**About this task**
Only the lines from the beginning of the data below through the line that contains "set args [lreplace" should be repeated, exactly as written.
Input material Start Marker
Background: an optimization exercise with open tools, aiming at small area. Do not read the settings as production practice.
In this exercise RTL edits were held to simulation tests only and were not proved equivalent to the original.
Power is estimated from default activity; no workload was simulated.

==> flow/design.v (outline; a module is shown in full before it is edited, if it fits) <==
// module mux: 7 lines
// module g_inv: 5 lines
// module g_nand2: 5 lines
// module g_nor2: 5 lines
// module g_and2: 5 lines
// module g_or2: 5 lines
// module g_or3: 5 lines
// module g_xor2: 5 lines
// module g_xnor2: 5 lines
// module g_aoi21: 5 lines
// module g_oai21: 5 lines
// module g_ao21: 5 lines
// module g_oa21: 5 lines
// module g_ao22: 5 lines
// module g_aoi222: 5 lines
// module g_aoi22: 5 lines
// module g_mux2: 5 lines
// module adder: 8 lines
// module FFD_resettable: 10 lines
// module regfile: 35 lines
// module immGenerator: 16 lines
// module alu: 7724 lines
// module datapath: 19 lines
module datapath(clock, reset_, memtoreg, regwrite, aluControl, instr, readDataDMem, zero, pc, aluOut, readData2, selBranch, alusrcA, alusrcB, jump, LSb_aluresult);
  // ...
==> flow/flow/run.sh <==
#!/bin/bash
# Own layout flow: the standard flow, except that the synthesis maps the
# combinational logic with the ABC script in flow/my.abc (area-oriented
# mapping without ABC's buffering and upsizing; OpenROAD repairs timing later).
# Registers are untouched by ABC, so they match the standard synthesis.
set -euo pipefail
W=$(pwd)
cp flow/my.abc "$W/my.abc"
cat > "$W/mysynth.tcl" <<EOT
proc abc {args} {
  set i [lsearch \$args -script]
  if {\$i >= 0} { lset args [expr {\$i+1}] $W/my.abc }
  set i [lsearch \$args -D]
  if {\$i >= 0} { set args [lreplace \$args \$i [expr {\$i+1}]] }
  foreach c {and2_0 or2_0 o21ai_0 a21boi_0} { lappend args -dont_use sky130_fd_sc_hd__\$c }
  yosys abc {*}\$args
}
source $W/synth_recipe.tcl
EOT
export BUFFER_PORTS_ARGS="-buffer_cell sky130_fd_sc_hd__buf_2"
make -C "$FLOW_HOME" DESIGN_CONFIG="$W/config.mk" WORK_HOME="$W/orfs" CLKGATE_MAP_FILE= \
  SYNTH_SCRIPT="$W/mysynth.tcl" synth > "$W/synth.log" 2>&1
bash standard.sh ${FLOW_LOCAL_TARGETS:-} > "$W/layout.log" 2>&1
==> flow/flow/my.abc <==
strash
&get -n
&dch
&nf -R 1000 -p
&put
==> flow/standard.sh <==
#!/bin/bash
# synth_recipe.tcl (not shown) runs the flow's synth.tcl, then flattens the netlist and writes it again
# the make line also repeats each setting of config.mk as NAME=value (left out here)
make -C /OpenROAD-flow-scripts/flow DESIGN_CONFIG=/design/flow/config.mk WORK_HOME=/design/flow/orfs CLKGATE_MAP_FILE= SYNTH_SCRIPT=/design/flow/synth_recipe.tcl "${@:-finish}"
==> flow/config.mk <==
export PLATFORM = sky130hd
export DESIGN_NAME = datapath
export DESIGN_NICKNAME = datapath
export VERILOG_FILES = /design/flow/design.v
export SDC_FILE = /design/flow/constraint.sdc
export NUM_CORES = 4
export LEC_CHECK = 0
export CAP_MARGIN = 20
export CORE_MARGIN = 2
export CORE_UTILIZATION = 40
export SETUP_SLACK_MARGIN = 1.0
export SLEW_MARGIN = 20
export SYNTH_HIERARCHICAL = 1
==> flow/constraint.sdc <==
create_clock -name core_clock -period 150.0 [get_ports {clock}]
set_input_delay 30.0000 -clock core_clock [delete_from_list [all_inputs] [get_ports {clock}]]
set_output_delay 30.0000 -clock core_clock [all_outputs]
set_load 0.01 [all_outputs]
==> flow_summary_export.csv, run 1 <==
group,metric,value,unit
clocking,clk_pin_slew,60,ps
clocking,post-cts-setup-buffers,7,
grt,grt_pass1_wl,458000,um
drt,drt_iter0_drc,15300,
finish,reg_top3,"rf.g.r (992), pcreg.q (32)",
logic_synthesis,syn_avg_cell_area,8.57,um2
timing,finalSetupTns,0,ps
power,p_clk_share,32.4,%
logic_synthesis,async_reset_ff_share,0,%
outcome,status,"complete, no violations",
worst_setup_path,r2r-end,"rf.g_reg[9].r[31]$_DFF_P_",
timing,rsz0062_at_grt,"no",
drt,route.antenna.remaining_nets,0,
timing,setup_slack,7410,ps
worst_setup_path,worst_r2r_path_depth,440,
worst_setup_path,crit_required,120000,ps
die,die_x,407,um
power,swShare,34.7,%
worst_setup_path,worst_setup_path_start_kind,"primary input",
logic_synthesis,yosys-top-cells-area,"dfxtp_1 (32%), a22o_1 (13%), a222oi_1 (9.9%)",
drt,drt-met1-wl,130000,um
die,die_h,407,um
timing,finalClockSkew,25.0,ps
worst_setup_path,rr_startpoint,"rf.g_reg[1].r[2]$_DFF_P_",
finish,seq_cells,1024,
power,power_density,11.2,nW/um2
placement,hpwl,220000,um
finish,final-seq-area,20500,um2
die,rows,147,
logic_synthesis,synth_edf_count,0,
finish,final-clk-cell-share,4.59,%
clocking,clockBufferDepth,3,
finish,fin_util,48.1,%
logic_synthesis,synth_cell_types,34,
clocking,cts_hold_buffers,0,
die,coreArea,161000,um2
worst_setup_path,endpoint_kind,"output port",
drt,met2WireLength,127000,um
worst_setup_path,path_depth,449,
logic_synthesis,synth_top_family_by_area,"compound AO/OA/AOI/OAI gates",
==> module regfile, before the edit <==
module regfile(clock, regWrite, readReg1, readReg2, regDest, writeData, readData1, readData2);
   input clock, regWrite;
   input [4:0] readReg1, readReg2, regDest;
   input [31:0] writeData;
   output [31:0] readData1, readData2;
   wire [31:1] we, s1, s2;
   wire [31:0] x [1:31];
   genvar k, b;
   generate for (k = 1; k < 32; k = k + 1) begin : g_dec
      assign we[k] = regWrite & (regDest == k);
      assign s1[k] = (readReg1 == k);
      assign s2[k] = (readReg2 == k);
   end endgenerate
   generate for (k = 1; k < 32; k = k + 1) begin : g_reg
      reg  [31:0] r;
      wire [31:0] d;
      wire wen = ~we[k];
      for (b = 0; b < 32; b = b + 1) begin : g_b
         g_ao22 u(we[k], writeData[b], wen, r[b], d[b]);
      end
      always @(posedge clock) r <= d;
      assign x[k] = r;
   end endgenerate
   generate for (b = 0; b < 32; b = b + 1) begin : g_rd
      wire [10:0] t1, t2;
      for (k = 0; k < 10; k = k + 1) begin : g_t
         g_aoi222 u1(s1[3*k+1], x[3*k+1][b], s1[3*k+2], x[3*k+2][b], s1[3*k+3], x[3*k+3][b], t1[k]);
         g_aoi222 u2(s2[3*k+1], x[3*k+1][b], s2[3*k+2], x[3*k+2][b], s2[3*k+3], x[3*k+3][b], t2[k]);
      end
      g_nand2 u1(s1[31], x[31][b], t1[10]);
      g_nand2 u2(s2[31], x[31][b], t2[10]);
      assign readData1[b] = ~&t1;
      assign readData2[b] = ~&t2;
   end endgenerate
endmodule
==> module datapath, before the edit <==
module datapath(clock, reset_, memtoreg, regwrite, aluControl, instr, readDataDMem, zero, pc, aluOut, readData2, selBranch, alusrcA, alusrcB, jump, LSb_aluresult);
   input clock, reset_, memtoreg, selBranch, alusrcA, alusrcB, regwrite, jump;
   input [3:0] aluControl;
   input [31:0] instr, readDataDMem;
   output zero, LSb_aluresult;
   output [31:0] pc, aluOut, readData2;
   wire [31:0] pcnext, pcMux, pcInc;
   wire [31:0] immOut, aluinA, aluinB, writeDataRegFile, readData1;
   FFD_resettable #(32) pcreg(clock, reset_, pcnext, pc);
   assign pcInc = selBranch ? immOut : 32'd4;
   adder       pcadd(pc, pcInc, pcMux);
   assign pcnext = jump ? aluOut : pcMux;
   regfile     rf(clock, regwrite, instr[19:15], instr[24:20], instr[11:7], writeDataRegFile, readData1, readData2);
   assign writeDataRegFile = memtoreg ? readDataDMem : aluOut;
   immGenerator immg(instr, immOut);
   assign aluinB = alusrcB ? immOut : readData2;
   assign aluinA = alusrcA ? readData1 : pc;
   alu        alu(aluinA, aluinB, aluControl, aluOut, zero, LSb_aluresult);
endmodule
==> run 2, diff against run 1 <==
--- a/flow/design.v
+++ b/flow/design.v
@@ -103,25 +103,51 @@
       if (!reset_) q <= 0;
       else q <= d;
 endmodule
-module regfile(clock, regWrite, readReg1, readReg2, regDest, writeData, readData1, readData2);
+module regfile(clock, regWrite, readReg1, readReg2, regDest, writeData, readData1, readData2, selA, pc);
    input clock, regWrite;
    input [4:0] readReg1, readReg2, regDest;
    input [31:0] writeData;
    output [31:0] readData1, readData2;
-   wire [31:1] we, s1, s2;
+   input selA;
+   input [31:0] pc;
+   wire [3:0] hw, h1, h2;
+   wire [7:0] lw, l1, l2;
+   genvar k, b, q;
+   generate for (k = 0; k < 4; k = k + 1) begin : g_hi
+      assign hw[k] = regWrite & (regDest[4:3] == k);
+      assign h1[k] = selA & (readReg1[4:3] == k);
+      assign h2[k] = (readReg2[4:3] == k);
+   end endgenerate
+   generate for (k = 0; k < 8; k = k + 1) begin : g_lo
+      assign lw[k] = (regDest[2:0] == k);
+      assign l1[k] = (readReg1[2:0] == k);
+      assign l2[k] = (readReg2[2:0] == k);
+   end endgenerate
+   wire [3:0] hwn = ~hw, h1n = ~h1, h2n = ~h2;
+   wire [7:0] lwn = ~lw, l1n = ~l1, l2n = ~l2;
+   localparam NCP = 1;
+   wire [31:1] we [0:NCP-1];
+   wire [31:1] wen [0:NCP-1];
+   wire [31:1] s1 [0:NCP-1];
+   wire [31:1] s2 [0:NCP-1];
    wire [31:0] x [1:31];
-   genvar k, b;
+   wire [NCP-1:0] pcs;
+   generate for (q = 0; q < NCP; q = q + 1) begin : g_pcs
+      g_inv u(selA, pcs[q]);
+   end endgenerate
    generate for (k = 1; k < 32; k = k + 1) begin : g_dec
-      assign we[k] = regWrite & (regDest == k);
-      assign s1[k] = (readReg1 == k);
-      assign s2[k] = (readReg2 == k);
+      for (q = 0; q < NCP; q = q + 1) begin : g_cp
+         g_nor2  uwe(hwn[k/8], lwn[k%8], we[q][k]);
+         g_nand2 uwn(hw[k/8], lw[k%8], wen[q][k]);
+         g_nor2  us1(h1n[k/8], l1n[k%8], s1[q][k]);
+         g_nor2  us2(h2n[k/8], l2n[k%8], s2[q][k]);
+      end
    end endgenerate
    generate for (k = 1; k < 32; k = k + 1) begin : g_reg
       reg  [31:0] r;
       wire [31:0] d;
-      wire wen = ~we[k];
       for (b = 0; b < 32; b = b + 1) begin : g_b
-         g_ao22 u(we[k], writeData[b], wen, r[b], d[b]);
+         g_ao22 u(we[b*NCP/32][k], writeData[b], wen[b*NCP/32][k], r[b], d[b]);
       end
       always @(posedge clock) r <= d;
       assign x[k] = r;
@@ -129,11 +155,11 @@
    generate for (b = 0; b < 32; b = b + 1) begin : g_rd
       wire [10:0] t1, t2;
       for (k = 0; k < 10; k = k + 1) begin : g_t
-         g_aoi222 u1(s1[3*k+1], x[3*k+1][b], s1[3*k+2], x[3*k+2][b], s1[3*k+3], x[3*k+3][b], t1[k]);
-         g_aoi222 u2(s2[3*k+1], x[3*k+1][b], s2[3*k+2], x[3*k+2][b], s2[3*k+3], x[3*k+3][b], t2[k]);
+         g_aoi222 u1(s1[b*NCP/32][3*k+1], x[3*k+1][b], s1[b*NCP/32][3*k+2], x[3*k+2][b], s1[b*NCP/32][3*k+3], x[3*k+3][b], t1[k]);
+         g_aoi222 u2(s2[b*NCP/32][3*k+1], x[3*k+1][b], s2[b*NCP/32][3*k+2], x[3*k+2][b], s2[b*NCP/32][3*k+3], x[3*k+3][b], t2[k]);
       end
-      g_nand2 u1(s1[31], x[31][b], t1[10]);
-      g_nand2 u2(s2[31], x[31][b], t2[10]);
+      g_aoi22 u1(s1[b*NCP/32][31], x[31][b], pcs[b*NCP/32], pc[b], t1[10]);
+      g_nand2 u2(s2[b*NCP/32][31], x[31][b], t2[10]);
       assign readData1[b] = ~&t1;
       assign readData2[b] = ~&t2;
    end endgenerate
@@ -7885,15 +7911,22 @@
    output zero, LSb_aluresult;
    output [31:0] pc, aluOut, readData2;
    wire [31:0] pcnext, pcMux, pcInc;
-   wire [31:0] immOut, aluinA, aluinB, writeDataRegFile, readData1;
-   FFD_resettable #(32) pcreg(clock, reset_, pcnext, pc);
+   wire [31:0] immOut, aluinA, aluinB, writeDataRegFile;
+   reg [31:0] pc;
+   always @(posedge clock) pc <= pcnext;
+   wire pj  = reset_ & jump;
+   wire pnj = reset_ & ~jump;
    assign pcInc = selBranch ? immOut : 32'd4;
    adder       pcadd(pc, pcInc, pcMux);
-   assign pcnext = jump ? aluOut : pcMux;
-   regfile     rf(clock, regwrite, instr[19:15], instr[24:20], instr[11:7], writeDataRegFile, readData1, readData2);
-   assign writeDataRegFile = memtoreg ? readDataDMem : aluOut;
+   regfile     rf(clock, regwrite, instr[19:15], instr[24:20], instr[11:7], writeDataRegFile, aluinA, readData2, alusrcA, pc);
    immGenerator immg(instr, immOut);
-   assign aluinB = alusrcB ? immOut : readData2;
-   assign aluinA = alusrcA ? readData1 : pc;
+   wire m2r = memtoreg, m2rn = ~memtoreg;
+   wire sb = alusrcB, sbn = ~alusrcB;
+   genvar b;
+   generate for (b = 0; b < 32; b = b + 1) begin : g_mx
+      g_ao22 upc(pj, aluOut[b], pnj, pcMux[b], pcnext[b]);
+      g_ao22 uwd(m2r, readDataDMem[b], m2rn, aluOut[b], writeDataRegFile[b]);
+      g_ao22 usb(sb, immOut[b], sbn, readData2[b], aluinB[b]);
+   end endgenerate
    alu        alu(aluinA, aluinB, aluControl, aluOut, zero, LSb_aluresult);
 endmodule
==> flow_summary_export.csv, run 2 <==
group,metric,value,unit
clocking,cts_buffers,108,
grt,grt_pass1_wl,468000,um
finish,nets,8348,
logic_synthesis,netlist_area,64300,um2
logic_synthesis,muxShareOfSynthArea,0.0175,%
finish,regMostFlops,"rf.g.r",
clocking,cts_root_buffer,"clkbuf_16",
die,die_x,405,um
worst_setup_path,cp_common_cell,"o21ai_2",
clocking,clockBufferDepth,3,
drt,drt_pre_antenna_iters,14,
die,die_h,405,um
logic_synthesis,yosysSeqAreaShare,31.9,%
placement,gp_congestion,1.00,
power,p_total,0.864,mW
logic_synthesis,ys_seq_elements,1024,
logic_synthesis,synth_edf_count,0,
logic_synthesis,synth_compound_area_share,35.6,%
clocking,clk_pin_slew,60,ps
logic_synthesis,syn_avg_cell_area,8.53,um2
timing,setup_viol,0,
die,io_pins,174,
drt,wirelength,335000,um
placement,hpwl,227000,um
timing,worst_pin_slew,1290,ps
logic_synthesis,async_reset_ff_share,0,%
drt,wire_per_inst,31.9,um
worst_setup_path,cp_max_fo,12,
clocking,clkLatencyLatePin,750,ps
grt,grt_max_degree,84,
clocking,cts_tree,"done",
finish,design_area,77300,um2
worst_setup_path,crit_buf_inv,12,
placement,port_buffers,173,
logic_synthesis,synthCells,7539,
logic_synthesis,synth_cell_types,33,
timing,min_period_over_period,95.0,%
grt,grt_pass1_vias,66700,
logic_synthesis,synth_top_area_share,31.9,%
clocking,cts-htree-levels,3,
logic_synthesis,yosys.area_share.simple,16.5,%
finish,layout-drive-gt1-share,13.4,%
grt,grtUsageTotal,38.5,%
outcome,status,"complete, no violations",
logic_synthesis,yosysTopAreaCell,"dfxtp_1",
timing,relSlewSlack,13.6,%
drt,drt_iter0_drc,16100,
timing,final.min_clock_period,142520,ps
logic_synthesis,synthAdderAreaFrac,0.953,%
worst_setup_path,critical_path.max_stage_delay,700,ps
worst_setup_path,critical-path-slowest-cell,"nand4_1",
logic_synthesis,yosys-top-cells-area,"dfxtp_1 (32%), a22o_1 (15%), a222oi_1 (10%)",
drt,vias,73100,
logic_synthesis,synth_ff_type,"dfxtp_1",
logic_synthesis,yosysMostFrequentCell,"a22o_1",
flow_run,drv_cap,0,
die,initial_utilization,40.1,%
timing,hold_viol,0,
clocking,clock_sinks,1024,
finish,reg_top3,"rf.g.r (992), pc (32)",
finish,layout_commonest_cell,"a22o_1",
worst_setup_path,crit_required,120000,ps
worst_setup_path,crit_arrival,112520,ps
die,rows,147,
power,leakagePower,31.5,nW
logic_synthesis,synth_top_family_by_area,"compound AO/OA/AOI/OAI gates",
finish,area_growth,20.2,%
logic_synthesis,synthTopCellsByCount,"a22o_1 (1093), dfxtp_1 (1024), nor2_1 (1010)",
drt,drc,0,
worst_setup_path,worst_setup_path_start_kind,"primary input",
finish,fin_util,48.2,%
timing,drv_slew,0,
finish,mostFrequentLayoutCells,"a22o_1 (1089), dfxtp_1 (1024), nand2_1 (979), nor2_1 (916), a222oi_1 (642)",
drt,route.antenna.remaining_nets,0,
finish,largest_register_ffs,992,
worst_hold_path,worstHoldPathType,"reg -> reg",
worst_setup_path,path_class,"in -> out",
logic_synthesis,synthesis.nets,7646,
logic_synthesis,synth-xor-area-share,14.8,%
placement,post_dp_cell_area,72100,um2
drt,via_per_inst,6.95,
worst_setup_path,crit_family,"compound AO/OA/AOI/OAI gates",
grt,grt-ovfl-total,0,
timing,rsz0062_at_grt,"no",
logic_synthesis,ys_warn_count,9,
timing,max_freq,7.02,MHz
worst_setup_path,endpoint_kind,"output port",
grt,antenna_found_initial,36,
power,vdd_drop_max,0.0104,mV
power,power_density,11.2,nW/um2
timing,finalClockSkew,59.5,ps
die,coreArea,160000,um2
die,die_area,164000,um2
worst_setup_path,rrSetupSlack,67780,ps
## run 2: cell count changes after synthesis, sizes merged, moves of 10 or more
cell / delta
nand2b: -10
nand2: -30
mux2: -128
nor3: -26
nor2: +71
clkinv: -16
and2: -32
a22oi: +32
nand3b: +10
nor3b: -18
a22o: +96
## run 2: worst paths after layout
| kind | from | endpoint | cells past startpoint |
|---|---|---|---|
| min | rf.g_reg[8].r[11]$_DFF_P_ | rf.g_reg[8].r[11]$_DFF_P_ | 1 |
| max | instr[20] | zero | 443 |
| max reg2reg | rf.g_reg[13].r[16]$_DFF_P_ | rf.g_reg[28].r[26]$_DFF_P_ | 434 |
| min reg2reg | rf.g_reg[8].r[11]$_DFF_P_ | rf.g_reg[8].r[11]$_DFF_P_ | 1 |
## run 2: report_power, final
group / internal [mW] / total (mW) / switching, mW
Combinational: 0.0851 / 0.234 / 0.148
Clock: 0.169 / 0.291 / 0.122
Sequential: 0.309 / 0.339 / 0.0303
## run 2: layer usage
| layer | GRT usage, % | up-vias | routed length, um |
|---|---|---|---|
| met2 | 54.9 | 5768 | 135000 |
| li1 | - | 30800 | - |
| met5 | 0.446 | - | 230 |
| met4 | 25.8 | 36 | 25500 |
| met1 | 48.2 | 35200 | 124000 |
| met3 | 14.1 | 1234 | 50000 |
## run 2: what timing repair did
item | CTS | global route
resized for setup | 47 | 172
endpoints found under the setup margin | 34 | 34
gates cloned | 0 | 0
setup buffers | 6 | 14
pin swaps | 8 | 12
hold buffers | 0 | 0
## run 2: area by class of cell
| cell class | count | area (um2) |
|---|---|---|
| Antenna cell | 16 | 40.0 |
| Clock buffer | 152 | 3180 |
| Clock inverter | 49 | 652 |
| Fill cell | 15400 | 82900 |
| Inverter | 38 | 144 |
| Multi-Input combinational cell | 6476 | 45500 |
| Sequential cell | 1024 | 20500 |
| Tap cell | 2160 | 2700 |
| Timing Repair Buffer | 593 | 4610 |
## run 2: modules after synthesis (local to each module, per instance), a selection
| module | cells inside | times used | flops+latches | area, um2 |
|---|---|---|---|---|
| alu | 304 | 1 | 0 | 1630 |
| g_mux2 | 1 | 1 | 0 | 11.3 |
| datapath | 68 | 1 | 32 | 861 |
| g_nor2 | 1 | 889 | 0 | 3.75 |
| g_xnor2 | 1 | 519 | 0 | 8.76 |
| g_ao21 | 1 | 297 | 0 | 7.51 |
| g_or3 | 1 | 1 | 0 | 6.26 |
| immGenerator | 61 | 1 | 0 | 354 |
| g_ao22 | 1 | 1088 | 0 | 8.76 |
| g_aoi21 | 1 | 32 | 0 | 5.00 |
| g_or2 | 1 | 166 | 0 | 6.26 |
| g_inv | 1 | 1 | 0 | 3.75 |
| g_oa21 | 1 | 119 | 0 | 7.51 |
| g_aoi22 | 1 | 32 | 0 | 7.51 |
## run 2: cell families (layout without fill, tap and decap cells)
logic type / after synthesis / after routing
multiplexers: 1 / 1
adder cells (fa/ha/maj): 31 / 31
flip-flops: 1024 / 1024
AND/OR/NAND/NOR: 2489 / 2489
XOR/XNOR: 1090 / 1090
other: 0 / 16
AO/OA/AOI/OAI: 2865 / 2865
buffers and inverters: 39 / 832
## run 2: through the flow
step           instances  setup WS [ps]  hold slack (ps)  TNS, ps
2_1_floorplan       7539           1120              460        0
3_3_place_gp       10200           -841              472    -1360
3_5_place_dp       10300          -3720              477   -53990
4_1_cts            10500           1080              496        0
5_1_grt            10500            492              509        0
6_report           10500           7480              496        0

-- port drivers added, routing unchanged --
Ports are ideal in the flow. The routed layouts listed here were re-timed in OpenROAD. Step 1 assumes that a clkbuf_16 drives the clock port and a buf_2 every other input. Step 2, shift: input delay + t, output delay - t, t = (earliest + latest rising clock arrival at the registers) / 2. This alone moves slack from input paths to output paths. Slacks: ideal ports / drivers / drivers and shift; pairs: ideal ports / drivers.
| run | t (ns) | setup WS [ns] | worst setup path after step 2 |
|---|---|---|---|
| run 1 | 0.766 | 7.410 / 7.375 / 7.375 | input to output |
| run 2 | 0.801 | 7.479 / 7.386 / 7.386 | input to output |
After both steps every run listed still meets setup and hold. For run 2, which loses most, drivers alone change the setup slack by -0.093 ns; drivers and shift together by -0.093 ns.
Input material End Marker
**Final answer**
Background: an optimization exercise with open tools, aiming at small area. Do not read the settings as production practice.
In this exercise RTL edits were held to simulation tests only and were not proved equivalent to the original.
Power is estimated from default activity; no workload was simulated.

==> flow/design.v (outline; a module is shown in full before it is edited, if it fits) <==
// module mux: 7 lines
// module g_inv: 5 lines
// module g_nand2: 5 lines
// module g_nor2: 5 lines
// module g_and2: 5 lines
// module g_or2: 5 lines
// module g_or3: 5 lines
// module g_xor2: 5 lines
// module g_xnor2: 5 lines
// module g_aoi21: 5 lines
// module g_oai21: 5 lines
// module g_ao21: 5 lines
// module g_oa21: 5 lines
// module g_ao22: 5 lines
// module g_aoi222: 5 lines
// module g_aoi22: 5 lines
// module g_mux2: 5 lines
// module adder: 8 lines
// module FFD_resettable: 10 lines
// module regfile: 35 lines
// module immGenerator: 16 lines
// module alu: 7724 lines
// module datapath: 19 lines
module datapath(clock, reset_, memtoreg, regwrite, aluControl, instr, readDataDMem, zero, pc, aluOut, readData2, selBranch, alusrcA, alusrcB, jump, LSb_aluresult);
  // ...
==> flow/flow/run.sh <==
#!/bin/bash
# Own layout flow: the standard flow, except that the synthesis maps the
# combinational logic with the ABC script in flow/my.abc (area-oriented
# mapping without ABC's buffering and upsizing; OpenROAD repairs timing later).
# Registers are untouched by ABC, so they match the standard synthesis.
set -euo pipefail
W=$(pwd)
cp flow/my.abc "$W/my.abc"
cat > "$W/mysynth.tcl" <<EOT
proc abc {args} {
  set i [lsearch \$args -script]
  if {\$i >= 0} { lset args [expr {\$i+1}] $W/my.abc }
  set i [lsearch \$args -D]
  if {\$i >= 0} { set args [lreplace \$args \$i [expr {\$i+1}]] }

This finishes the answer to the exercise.